There are so many wonderful, delicious treats that we wouldn’t have today if we hadn’t imported them from Mexico (corn, squash, Salma Hayek) but in my humble opinion, the two best are chocolate and tequila. While I was travelling through Mexico, I made sure to get up close and personal with both of these fine substances (though unfortunately, not with Salma).
At the Xocolatl Mexica chocolate company headquarters, you can watch as the workers grind the cacoa beans right in front of you, then purchase a box of the pressed pressed 100% cacoa powder in the store. It’s fabulous for making hot chocolate though perhaps a little too hard and bitter for eating on its own.
As you enter the state of Jalisco, where the small town of Tequila is located, you will see seemingly endless rows of blue agave fields. Tequila, like Champagne, is site specific meaning that in order for a liquor to be called “tequila” it must be produced in this one small corner of the world under specified conditions.
We took a tour of the Jose Cuervo factory.

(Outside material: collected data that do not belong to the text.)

`config.mk`:
```
export PLATFORM = sky130hd
export DESIGN_NAME = pcm_lf_serializer
export DESIGN_NICKNAME = d
export VERILOG_FILES = /design/src/rtl/pcm_lf_pkg.sv /design/src/rtl/pcm_lf_bit_timer.sv /design/src/rtl/pcm_lf_sample_buf.sv /design/src/rtl/pcm_lf_line_drv.sv /design/src/rtl/pcm_lf_serializer.sv
export SDC_FILE = /design/constraint.sdc
export NUM_CORES = 1
export LEC_CHECK = 0
export BUFFER_PORTS_ARGS = -buffer_cell sky130_fd_sc_hd__buf_2
export CAP_MARGIN = 20
export CORE_UTILIZATION = 54
export DETAILED_ROUTE_END_ITERATION = 8
export GPL_TIMING_DRIVEN = 0
export PLACE_DENSITY = 0.77
export RECOVER_POWER = 50
export SLEW_MARGIN = 25
export SYNTH_ARGS = -nofsm -noshare
export SYNTH_HDL_FRONTEND = slang
export SYNTH_SLANG_ARGS = --single-unit
```
`constraint.sdc`:
```
create_clock -name clk -period 1.7 [get_ports clk]
set_input_delay 0.085 -clock clk [delete_from_list [all_inputs] [get_ports clk]]
set_output_delay 0.085 -clock clk [all_outputs]
set_load 0.05 [all_outputs]
```
`src/rtl/pcm_lf_pkg.sv`:
```
package pcm_lf_pkg;

  // Number of bit periods in one frame for the chosen channel width.
  function automatic int unsigned frame_len(input int unsigned sw, input logic long_ch);
    return long_ch ? (2 * sw) : sw;
  endfunction

  // Frame-sync level for bit position idx.
  function automatic logic sync_level(input int unsigned idx, input int unsigned fs_len);
    return idx < fs_len;
  endfunction

  // Data level for bit position idx: MSB first, then zero padding.
  function automatic logic data_level(input logic [63:0] word, input int unsigned sw,
                                      input int unsigned idx);
    return (idx < sw) ? word[sw - 1 - idx] : 1'b0;
  endfunction

endpackage

```
`src/rtl/pcm_lf_bit_timer.sv`:
```
module pcm_lf_bit_timer
  import pcm_lf_pkg::*;
#(
  parameter int unsigned SAMPLE_W = 16,
  parameter int unsigned IDX_W    = 5
) (
  input  logic             clk,
  input  logic             rst_n,
  input  logic             tick,
  input  logic             run,
  input  logic             chan_long,
  output logic             active,
  output logic             half,
  output logic [IDX_W-1:0] bit_idx,
  output logic             frame_load
);

  logic last_bit;

  assign last_bit   = (32'(bit_idx) == (frame_len(SAMPLE_W, chan_long) - 32'd1));
  assign frame_load = run && tick && (!active || (half && last_bit));

  always_ff @(posedge clk) begin
    if (!rst_n || !run) begin
      active  <= 1'b0;
      half    <= 1'b0;
      bit_idx <= '0;
    end else if (tick) begin
      if (frame_load) begin
        active  <= 1'b1;
        half    <= 1'b0;
        bit_idx <= '0;
      end else begin
        half <= ~half;
        if (half) bit_idx <= bit_idx + IDX_W'(1);
      end
    end
  end

  // every tick inside a frame flips the half-bit phase
  p_half_toggle_r1: assert property (@(posedge clk) disable iff (!rst_n)
    (tick && active && run && !frame_load) |=> (half != $past(half)));

  // the bit index never runs past the frame length
  p_idx_bound_r5: assert property (@(posedge clk) disable iff (!rst_n)
    active |-> (32'(bit_idx) < frame_len(SAMPLE_W, chan_long)));

endmodule

```
`src/rtl/pcm_lf_sample_buf.sv`:
```
module pcm_lf_sample_buf #(
  parameter int unsigned SAMPLE_W = 16
) (
  input  logic                clk,
  input  logic                rst_n,
  input  logic                s_valid,
  input  logic [SAMPLE_W-1:0] s_data,
  output logic                s_ready,
  input  logic                frame_load,
  input  logic                urun_clr,
  output logic [SAMPLE_W-1:0] shadow,
  output logic                underrun,
  output logic                urun_evt
);

  logic                hold_full;
  logic [SAMPLE_W-1:0] hold_q;
  logic                accept;

  assign s_ready  = !hold_full;
  assign accept   = s_valid && !hold_full;
  assign urun_evt = frame_load && !hold_full;

  always_ff @(posedge clk) begin
    if (!rst_n) begin
      hold_full <= 1'b0;
      hold_q    <= '0;
      shadow    <= '0;
      underrun  <= 1'b0;
    end else begin
      hold_full <= accept || (hold_full && !frame_load);
      if (accept) hold_q <= s_data;
      if (frame_load) shadow <= hold_full ? hold_q : '0;
      if (urun_evt) underrun <= 1'b1;
      else if (urun_clr) underrun <= 1'b0;
    end
  end

  // a held sample is not overwritten before it is consumed
  p_no_overwrite_r7: assert property (@(posedge clk) disable iff (!rst_n)
    (hold_full && !frame_load) |=> (hold_q == $past(hold_q)));

  // flag stays set without a clear
  p_urun_sticky_r8: assert property (@(posedge clk) disable iff (!rst_n)
    (underrun && !urun_clr) |=> underrun);

  // flag rises only after an empty frame start
  p_urun_cause_r8: assert property (@(posedge clk) disable iff (!rst_n)
    $rose(underrun) |-> $past(urun_evt));

endmodule

```
`src/rtl/pcm_lf_line_drv.sv`:
```
module pcm_lf_line_drv
  import pcm_lf_pkg::*;
#(
  parameter int unsigned SAMPLE_W = 16,
  parameter int unsigned IDX_W    = 5,
  parameter int unsigned FS_LEN   = 13
) (
  input  logic                active,
  input  logic                half,
  input  logic [IDX_W-1:0]    bit_idx,
  input  logic [SAMPLE_W-1:0] shadow,
  input  logic                clk_pol,
  output logic                sck,
  output logic                sd,
  output logic                fs
);

  always_comb begin
    sck = active ? (half ^ clk_pol) : clk_pol;
    sd  = active && data_level(64'(shadow), SAMPLE_W, 32'(bit_idx));
    fs  = active && sync_level(32'(bit_idx), FS_LEN);
  end

endmodule

```
`src/rtl/pcm_lf_serializer.sv`:
```
module pcm_lf_serializer #(
  parameter int unsigned SAMPLE_W = 16,
  parameter int unsigned FS_LEN   = 13
) (
  input  logic                clk,
  input  logic                rst_n,
  input  logic                bit_tick,
  input  logic                run,
  input  logic                chan_long,
  input  logic                clk_pol,
  input  logic                s_valid,
  input  logic [SAMPLE_W-1:0] s_data,
  output logic                s_ready,
  input  logic                urun_clr,
  output logic                underrun,
  output logic                sck_o,
  output logic                sd_o,
  output logic                fs_o
);

  localparam int unsigned IDX_W = $clog2(2 * SAMPLE_W);

  logic                active;
  logic                half;
  logic [IDX_W-1:0]    bit_idx;
  logic                frame_load;
  logic                urun_evt;
  logic [SAMPLE_W-1:0] shadow;
  logic                act_edge;

  // tick that moves the clock away from idle: the sampling edge
  assign act_edge = bit_tick && run && active && !half;

  pcm_lf_bit_timer #(.SAMPLE_W(SAMPLE_W), .IDX_W(IDX_W)) u_timer (
    .clk(clk), .rst_n(rst_n), .tick(bit_tick), .run(run), .chan_long(chan_long),
    .active(active), .half(half), .bit_idx(bit_idx), .frame_load(frame_load)
  );

  pcm_lf_sample_buf #(.SAMPLE_W(SAMPLE_W)) u_buf (
    .clk(clk), .rst_n(rst_n), .s_valid(s_valid), .s_data(s_data), .s_ready(s_ready),
    .frame_load(frame_load), .urun_clr(urun_clr), .shadow(shadow),
    .underrun(underrun), .urun_evt(urun_evt)
  );

  pcm_lf_line_drv #(.SAMPLE_W(SAMPLE_W), .IDX_W(IDX_W), .FS_LEN(FS_LEN)) u_drv (
    .active(active), .half(half), .bit_idx(bit_idx), .shadow(shadow),
    .clk_pol(clk_pol), .sck(sck_o), .sd(sd_o), .fs(fs_o)
  );

  // clock rests at its idle level when no frame is running
  p_idle_clk_r1: assert property (@(posedge clk) disable iff (!rst_n)
    !active |-> (sck_o == clk_pol && !sd_o && !fs_o));

  // lines hold across the sampling edge
  p_sd_hold_r2: assert property (@(posedge clk) disable iff (!rst_n)
    act_edge |=> ($stable(sd_o) && $stable(fs_o)));

  // sync drops exactly at the end of its pulse
  p_fs_fall_r3: assert property (@(posedge clk) disable iff (!rst_n)
    (active && $fell(fs_o)) |-> (32'(bit_idx) == FS_LEN));

  // padding bits are zero
  p_pad_zero_r5: assert property (@(posedge clk) disable iff (!rst_n)
    (active && 32'(bit_idx) >= SAMPLE_W) |-> !sd_o);

endmodule

```
# Yosys cells after proc, flatten, opt, wreduce, memory -nomap -nowiden

Index checks and enable logic that the tools add are counted.

Register bits after elaboration: 41
Bits in latches: 0
Memory bits (writable): 0
Memory bits (read-only): 0
Output and inout bits: 5
Memories kept: 0

Add/sub/neg operators: 3
Multiply operators: 0
Div/mod/pow operators: 0
Magnitude comparators: 3
Equality and inequality tests: 1
Shift-type cells: 0
Multiplexer cells: 11
Bitwise gates (word level): 2
Reductions and logical operators: 20

Operators by type and width:

| kind                  | number |
|---|---|
| $eq 5x32->1           | 1 |
| $lt 32x7->1 const B   | 1 |
| $sub 32x1->32 const B | 1 |
| $mux 16               | 1 |
| $mux 5                | 2 |
| $logic_and 1x1->1     | 8 |
| $bmux 1 s6            | 1 |
| $mux 1                | 6 |
| $mux 6                | 1 |
| $sub 4x5->6 const A   | 1 |
| $add 5x1->5 const B   | 1 |
| $logic_not 1->1       | 5 |
| $lt 5x4->1 const B    | 1 |
| $lt 5x5->1 const B    | 1 |
| $reduce_and 2->1      | 2 |
| $reduce_bool 2->1     | 2 |
| $logic_or 1x1->1      | 3 |
| $not 1->1             | 1 |
| $xor 1x1->1           | 1 |

# Logic depth before layout (Yosys ltp)

Gate-level depths: netlist of the first run.

Depth after elaboration: 9
Depth in mapped cells: 7
Mapped depth without buffers: 5

# By module

A second synthesis of the first run with hierarchy kept.

Cells, all modules: 198
Area total of the unflattened synthesis: 1934.4 µm²

By module, submodules not included:

| module            | times used | cells each | area each (µm²) | seq. area each (µm²) |
|---|---|---|---|---|
| pcm_lf_sample_buf | 1          | 135        | 1368.8          | 680.7 |
| pcm_lf_bit_timer  | 1          | 43         | 374.1           | 140.1 |
| pcm_lf_line_drv   | 1          | 20         | 191.4           | 0.0 |

# Worst setup path after synthesis of the first run

No wires, ideal clock.

Path kind: register to output
Start point: register u_timer.bit_idx[1]
End point: output port sd_o
Arrival time: 2.075 ns
Data required time: 1.615 ns
Path slack: -0.460 ns
Stages on the path, launching flop included: 6
Path buffers: 1
Path through: dfxtp_1 > buf_6 > mux4_1 > nor2b_1 > or4_1 > a21oi_1

Word-level cells in the longest chain between the ends: 5

Ends and longest elaborated chain:

| what                         | line                    | RTL |
|---|---|---|
| start, declared              | pcm_lf_bit_timer.sv:14  | `output logic [IDX_W-1:0] bit_idx,` |
| start signal, assigned       | pcm_lf_bit_timer.sv:35  | `if (half) bit_idx <= bit_idx + IDX_W'(1);` |
| $sub 4x5->6                  | pcm_lf_pkg.sv:16        | `return (idx < sw) ? word[sw - 1 - idx] : 1'b0;` |
| $bmux 1 s6                   | pcm_lf_pkg.sv:16        |  |
| $mux 1 (not written as such) | pcm_lf_pkg.sv:16        |  |
| $mux 1 *                     | pcm_lf_pkg.sv:16        |  |
| $logic_and 1x1->1 *          | pcm_lf_line_drv.sv:20   | `sd = active && data_level(64'(shadow), SAMPLE_W, 32'(bit_idx));` |
| end, declared                | pcm_lf_serializer.sv:17 | `output logic sd_o,` |

Every way passes the cells marked *; elsewhere a longest branch is shown, timed or not. The select of a mux whose other input is x is not followed.

# Worst setup path after layout of the first run

Same ends and word-level chain as after synthesis.

==> results of run 1 <==
==> logic make-up (layout without fill, tap and decap cells) <==
family          Yosys count  after routing  synth area share
simple gates             66             66             0.183
compound gates           46             46             0.186
flops                    41             41             0.494
buf+inv                  14             73            0.0474
xor+xnor                  6              6            0.0316
mux                       5              5            0.0505
fa+ha+maj                 1              1           0.00753
==> layer usage <==
| metal | share of wire | vias to the layer above | track usage |
|---|---|---|---|
| li1 | - | 742 | - |
| met1 | 0.43 | 710 | 0.304 |
| met2 | 0.51 | 35 | 0.465 |
| met3 | 0.031 | 15 | 0.0499 |
| met4 | 0.029 | 0 | 0.146 |
| met5 | 0 | - | 0 |
==> worst reg2reg max path, delay by kind of cell, from the launching register on <==
| kind | cells | cell delay [ns] |
|---|---|---|
| AO/OA/AOI/OAI | 3 | 0.64 |
| AND/OR/NAND/NOR | 1 | 0.08 |
| buffers and inverters | 3 | 0.51 |
| flip-flops | 1 | 0.36 |
| adder cells (fa/ha/maj) | 1 | 0.13 |
==> path summary, 6_finish.rpt <==
kind,from,end,slack (ns),depth (start not counted)
worst max-delay path,u_timer.bit_idx[1]$_SDFFE_PP0P_,sd_o,-0.32,6
worst min-delay path,urun_clr,u_buf.underrun$_SDFFE_PN0P_,0.002,3
worst min register to register,u_buf.hold_q[2]$_SDFFE_PN0P_,u_buf.hold_q[2]$_SDFFE_PN0P_,0.46,2
worst max register to register,u_timer.bit_idx[1]$_SDFFE_PP0P_,u_buf.shadow[7]$_SDFFE_PN0N_,-0.11,8
==> sequential cells by signal, summed over array words and instances, names as in the netlist <==
register         count
u_timer.bit_idx      5
u_buf.underrun       1
u_timer.active       1
u_buf.shadow        16
u_buf.hold_full      1
u_timer.half         1
u_buf.hold_q        16
==> what timing repair did <==
action                     in CTS  in global routing
gates cloned                    2                  0
pin swaps                       4                  2
gates resized for setup        14                  3
setup endpoints to repair      11                 12
hold buffers                   17                  0
hold endpoints to repair       17                  0
buffers inserted                3                  2
==> stage by stage <==
step	worst slack, ns	std cells	util	power [uW]
after floorplan	0.0659	179	-	1130
after global placement	-0.0936	238	0.656	1180
after detailed placement	-0.115	238	0.656	1190
after CTS	-0.311	267	0.759	1700
after global routing	-0.385	269	0.771	1770
final	-0.319	269	0.771	1710
==> cell type report <==
cell class / instances / area, um2
clock buffer: 6 / 41.3
inverter: 3 / 11.3
tap: 31 / 38.8
clock inverter: 2 / 15.0
timing repair buffer: 52 / 384
multi-input combinational: 124 / 800
buffer: 10 / 68.8
sequential: 41 / 822
fill: 203 / 648
==> synthesized netlist by cell type <==
library cell  number
a2111oi_0          1
a21oi_1           20
a22o_1            16
a31oi_1            1
a31oi_2            1
a41oi_1            1
and2_1             1
and2b_2            1
and4_1             1
buf_2              3
buf_6              3
clkbuf_1           5
clkinv_1           1
dfxtp_1           41
ha_1               1
inv_1              2
mux2_2             1
mux2i_1            2
mux4_1             2
nand2_1           38
nand2b_1           2
nand3_1            5
nand3b_1           1
nand4_1            3
nor2_1             6
nor2b_1            2
nor3_1             1
nor3b_1            1
o21a_1             1
o21ai_0            4
o21ai_1            1
or2_2              3
or4_1              1
xnor2_1            3
xor2_1             3
==> where the power goes <==
part	leakage (uW)	switching (uW)	total (uW)	internal, uW
Combinational	0.000498	114	213	99.2
Clock	0.0000245	325	486	162
Sequential	0.000334	19.9	1010	991
==> flow_metrics.env, run 1 <==
export IMPL_antenna_found_initial=0
export IMPL_hpwlAfterDp_um=2420
export IMPL_start_util=0.587
export IMPL_netlist_area_um2=1660
export IMPL_crit_required_ns=1.62
export IMPL_final_cell_mix="dfxtp_1, nand2_1, buf_2"
export IMPL_grt_max_degree=14
export IMPL_leakagePower_uw=0.000856
export IMPL_finalCriticalPeriod_ns=2.02
export IMPL_relSlewSlack=0.609
export IMPL_yosysTopAreaCell="dfxtp_1"
export IMPL_first_iter_violations=93
export IMPL_area_delta_synth_final_pct=31.2
export IMPL_synthCells=179
export IMPL_rsz0062_at_grt="true"
export IMPL_portBuffers=28
export IMPL_violations="DRC, setup timing"
export IMPL_slowest_stage="or4_4"
export IMPL_synth_warnings=0
export IMPL_drc_errors=2
export IMPL_crit_chain="buf_6, mux4_1, nor2b_1, or4_4, a21oi_4, buf_6"
export IMPL_finClkSkew_ns=0.0129
export IMPL_synth_seq_area_share=0.494
export IMPL_crit_fanout=5
export IMPL_die_width_um=57.5
export IMPL_clock_latency_ns=0.36
export IMPL_endpoint_kind="output port"
export IMPL_hold_ws_ns=0.00163
export IMPL_track_usage=0.266
export IMPL_worstPathArrival_ns=1.93
export IMPL_drtAntennaViolNets=0
export IMPL_vias=1502
export IMPL_grt_overflow=0
export IMPL_cts_path_max_buffers=2
export IMPL_yosysUniqueCellTypes=35
export IMPL_tns_ns=-1.56
export IMPL_cap_violations=0
export IMPL_final_common_cell="dfxtp_1"
export IMPL_wl_per_cell_um=14.8
export IMPL_start_kind="flip-flop"
export IMPL_place_area_um2=1860
export IMPL_fin_ws_ns=-0.319
export IMPL_status="finished, violations left"
export IMPL_cts_buffers=5
export IMPL_synth_top_area_share=0.494
export IMPL_max_vdd_ir_drop_mv=0.721
export IMPL_wl_um=3980
export IMPL_root_buffer="clkbuf_4"
export IMPL_design_area_um2=2180
export IMPL_ios=29
export IMPL_p_per_area_nw_per_um2=784
export IMPL_fin_nets=262
export IMPL_gp_congestion=0.842
export IMPL_cp_common_cell="buf_6"
export IMPL_min_path_type="in2reg"
export IMPL_n_antenna_cell=0
export IMPL_worstMarginPinSlew_ns=0.589
export IMPL_fin_crit_sh=1.19
export IMPL_crit_type="reg2out"
export IMPL_floorplan_rows=19
export IMPL_grt_pass1_wl_um=6540
export IMPL_drive_gt1_frac=0.235
export IMPL_grt_pass1_vias=1510
export IMPL_cts_sinks=41
export IMPL_path_clk_slew_ns=0.12
export IMPL_vias_per_cell=5.58
export IMPL_cts_htree_levels=2
export IMPL_die_area_um2=3300
export IMPL_core_um2=2830
export IMPL_synth_seq_cells=41
export IMPL_syn_nets=204
export IMPL_cpPeakStageDelay_ns=0.43
export IMPL_ys_top_cells_by_area="dfxtp_1, nand2_1, a22o_1"
export IMPL_fmax_ghz=0.495
export IMPL_path_delay_family="simple AND/OR/NAND/NOR gates"
export IMPL_die_y_um=57.5
export IMPL_hold_violations=0
export IMPL_path_buf_inv=2
export IMPL_cts_tree="done"
export IMPL_firstDrtPassIters=6
export IMPL_finalSetupViolCount=16
export IMPL_slew_violations=0
export IMPL_avgSynthCellArea_um2=9.28
Power figures use the tool's default switching activity.
==> run 2: changes to the inputs <==
Settings changed: TNS_END_PERCENT set to 20.
==> run 2 against run 1 <==
  * The run still ends with DRC, setup timing left
  * Global-route usage rose by 0.14 points
  * Critical path depth did not move
  * Critical endpoint unchanged
  * Non-clock buffer count did not move
  * Clock power fell by 0.8%
  * Largest cell class unchanged
  * Largest power group unchanged
==> flow_metrics.env, run 2 (synthesis gave the netlist of run 1 again) <==
export IMPL_status="finished, violations left"
export IMPL_violations="DRC, setup timing"
export IMPL_cts_sinks=41
export IMPL_vias_per_cell=5.60
export IMPL_hold_violations=0
export IMPL_gp_congestion=0.842
export IMPL_fmax_ghz=0.500
export IMPL_portBuffers=28
export IMPL_p_seq_frac=0.593
export IMPL_core_um2=2830
export IMPL_firstDrtPassIters=6
export IMPL_fin_ws_ns=-0.302
export IMPL_clock_latency_ns=0.35
export IMPL_n_antenna_cell=0
export IMPL_reg2reg_depth=8
export IMPL_area_delta_synth_final_pct=31.1
export IMPL_drc_errors=2
export IMPL_p_comb_frac=0.125
export IMPL_drive_gt1_frac=0.235
export IMPL_finalSetupViolCount=16
export IMPL_ios=29
export IMPL_cts_path_max_buffers=2
export IMPL_grt_pass1_wl_um=6570
export IMPL_p_per_area_nw_per_um2=783
export IMPL_finalCriticalPeriod_ns=2.00
export IMPL_final_common_cell="dfxtp_1"
export IMPL_max_vdd_ir_drop_mv=0.720
export IMPL_die_y_um=57.5
export IMPL_cts_buffers=5
export IMPL_tns_ns=-1.51
export IMPL_r2r_slack_ns=-0.10
export IMPL_worstPathArrival_ns=1.92
export IMPL_relSlewSlack=0.609
export IMPL_hold_path_depth=3
export IMPL_layoutNonFillerInstCount=269
export IMPL_rsz0062_at_grt="true"
export IMPL_cap_violations=0
export IMPL_root_buffer="clkbuf_4"
export IMPL_slew_violations=0
export IMPL_start_util=0.587
export IMPL_fin_crit_sh=1.18
export IMPL_die_width_um=57.5
export IMPL_leakagePower_uw=0.000857
export IMPL_final_cell_mix="dfxtp_1, nand2_1, buf_2"
export IMPL_start_kind="flip-flop"
export IMPL_reg_top3="u_buf.hold_q x16, u_buf.shadow x16, u_timer.bit_idx x5"
export IMPL_clockPowerShare=0.283
export IMPL_hpwlAfterDp_um=2420
export IMPL_die_area_um2=3300
export IMPL_endpoint_kind="output port"
export IMPL_drtAntennaViolNets=0
export IMPL_track_usage=0.267
export IMPL_wl_per_cell_um=14.8
export IMPL_grt_overflow=0
export IMPL_path_clk_slew_ns=0.12
export IMPL_hold_start="urun_clr"
export IMPL_floorplan_rows=19
export IMPL_min_path_type="in2reg"
export IMPL_crit_fanout=5
export IMPL_r2r_end="u_buf.shadow[7]$_SDFFE_PN0N_"
export IMPL_finClkSkew_ns=0.0141
export IMPL_post_route_util=0.770
export IMPL_total_power_uw=1710
export IMPL_grt_pass1_vias=1503
export IMPL_first_iter_violations=95
export IMPL_wl_um=3970
export IMPL_antenna_found_initial=0
export IMPL_vias=1507
export IMPL_timing_rr_start="u_timer.bit_idx[1]$_SDFFE_PP0P_"
export IMPL_internal_power_uw=1250
export IMPL_place_inst=238
export IMPL_cts_htree_levels=2
export IMPL_cts_tree="done"
export IMPL_min_to="u_buf.underrun$_SDFFE_PN0P_"
export IMPL_fin_nets=262
export IMPL_swShare=0.266
export IMPL_hold_ws_ns=0.0109
export IMPL_grt_max_degree=14
export IMPL_p_switching_uw=454
export IMPL_crit_required_ns=1.62
export IMPL_worstMarginPinSlew_ns=0.589
export IMPL_crit_type="reg2out"
[run 2: cell counts in the layout (fill, tap and decap cells not counted)]
No cell type changed its count.
[run 2: worst max-delay path by stage]
stage	slack, ns	cells past startpoint	from	endpoint
5_1_grt	-0.38	6	u_timer.bit_idx[1]$_SDFFE_PP0P_	sd_o
6_report	-0.30	6	u_timer.bit_idx[1]$_SDFFE_PP0P_	sd_o
3_3_place_gp	-0.09	6	u_timer.bit_idx[1]$_SDFFE_PP0P_	sd_o
2_1_floorplan	0.07	5	u_timer.bit_idx[1]$_SDFFE_PP0P_	sd_o
4_1_cts	-0.31	6	u_timer.bit_idx[1]$_SDFFE_PP0P_	sd_o
3_5_place_dp	-0.12	6	u_timer.bit_idx[1]$_SDFFE_PP0P_	sd_o
[run 2: metrics by stage]
step / instance area [um2] / worst slack, ns
2_1_floorplan: 1680 / 0.0659
3_3_place_gp: 1860 / -0.0936
3_5_place_dp: 1860 / -0.115
4_1_cts: 2140 / -0.311
5_1_grt: 2180 / -0.385
6_report: 2180 / -0.302
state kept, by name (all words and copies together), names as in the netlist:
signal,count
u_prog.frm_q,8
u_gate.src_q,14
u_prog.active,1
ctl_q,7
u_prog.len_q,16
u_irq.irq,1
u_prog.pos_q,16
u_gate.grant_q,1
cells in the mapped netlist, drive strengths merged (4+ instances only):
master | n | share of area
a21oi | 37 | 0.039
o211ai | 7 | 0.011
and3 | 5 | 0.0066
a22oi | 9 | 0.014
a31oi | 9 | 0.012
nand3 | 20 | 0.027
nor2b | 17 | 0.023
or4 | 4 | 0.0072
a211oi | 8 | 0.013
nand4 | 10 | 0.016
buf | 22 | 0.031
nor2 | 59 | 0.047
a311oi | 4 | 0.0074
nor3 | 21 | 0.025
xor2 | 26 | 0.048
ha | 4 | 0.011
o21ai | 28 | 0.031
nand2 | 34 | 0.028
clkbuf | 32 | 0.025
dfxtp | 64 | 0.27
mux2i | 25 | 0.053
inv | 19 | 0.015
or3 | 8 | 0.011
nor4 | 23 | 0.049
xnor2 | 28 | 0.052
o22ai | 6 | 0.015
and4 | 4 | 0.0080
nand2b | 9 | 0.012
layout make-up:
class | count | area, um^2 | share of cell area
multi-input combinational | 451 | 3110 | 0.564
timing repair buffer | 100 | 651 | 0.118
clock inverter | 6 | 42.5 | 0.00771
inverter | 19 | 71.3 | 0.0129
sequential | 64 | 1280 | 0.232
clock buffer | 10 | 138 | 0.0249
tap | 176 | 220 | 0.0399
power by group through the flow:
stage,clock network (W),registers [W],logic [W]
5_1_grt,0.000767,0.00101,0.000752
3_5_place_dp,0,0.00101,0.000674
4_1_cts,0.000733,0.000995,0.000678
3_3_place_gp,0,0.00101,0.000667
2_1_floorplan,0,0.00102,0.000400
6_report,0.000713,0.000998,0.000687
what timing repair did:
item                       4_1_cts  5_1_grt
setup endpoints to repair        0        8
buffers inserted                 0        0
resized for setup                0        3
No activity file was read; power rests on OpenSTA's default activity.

Yes, before you even have time to think it, I know that Jose Cuervo is not the best tequila in Mexico or even the best tequila in a cheap college bar. But, it was the only factory large enough to have a tour in English. We got to see the entire process from harvesting the agave plants to the distillation, aging and bottling.
Best of all, we were given samples all along the way of the raw and the roasted agave meat, of the un-diluted alcohol, and of the final product.
It’s a wonderful experience, getting so see where some of your favorite food and flavors come from first hand. Going through the whole process, from raw ingredients to delicious final product, gives you an entirely new appreciation for food.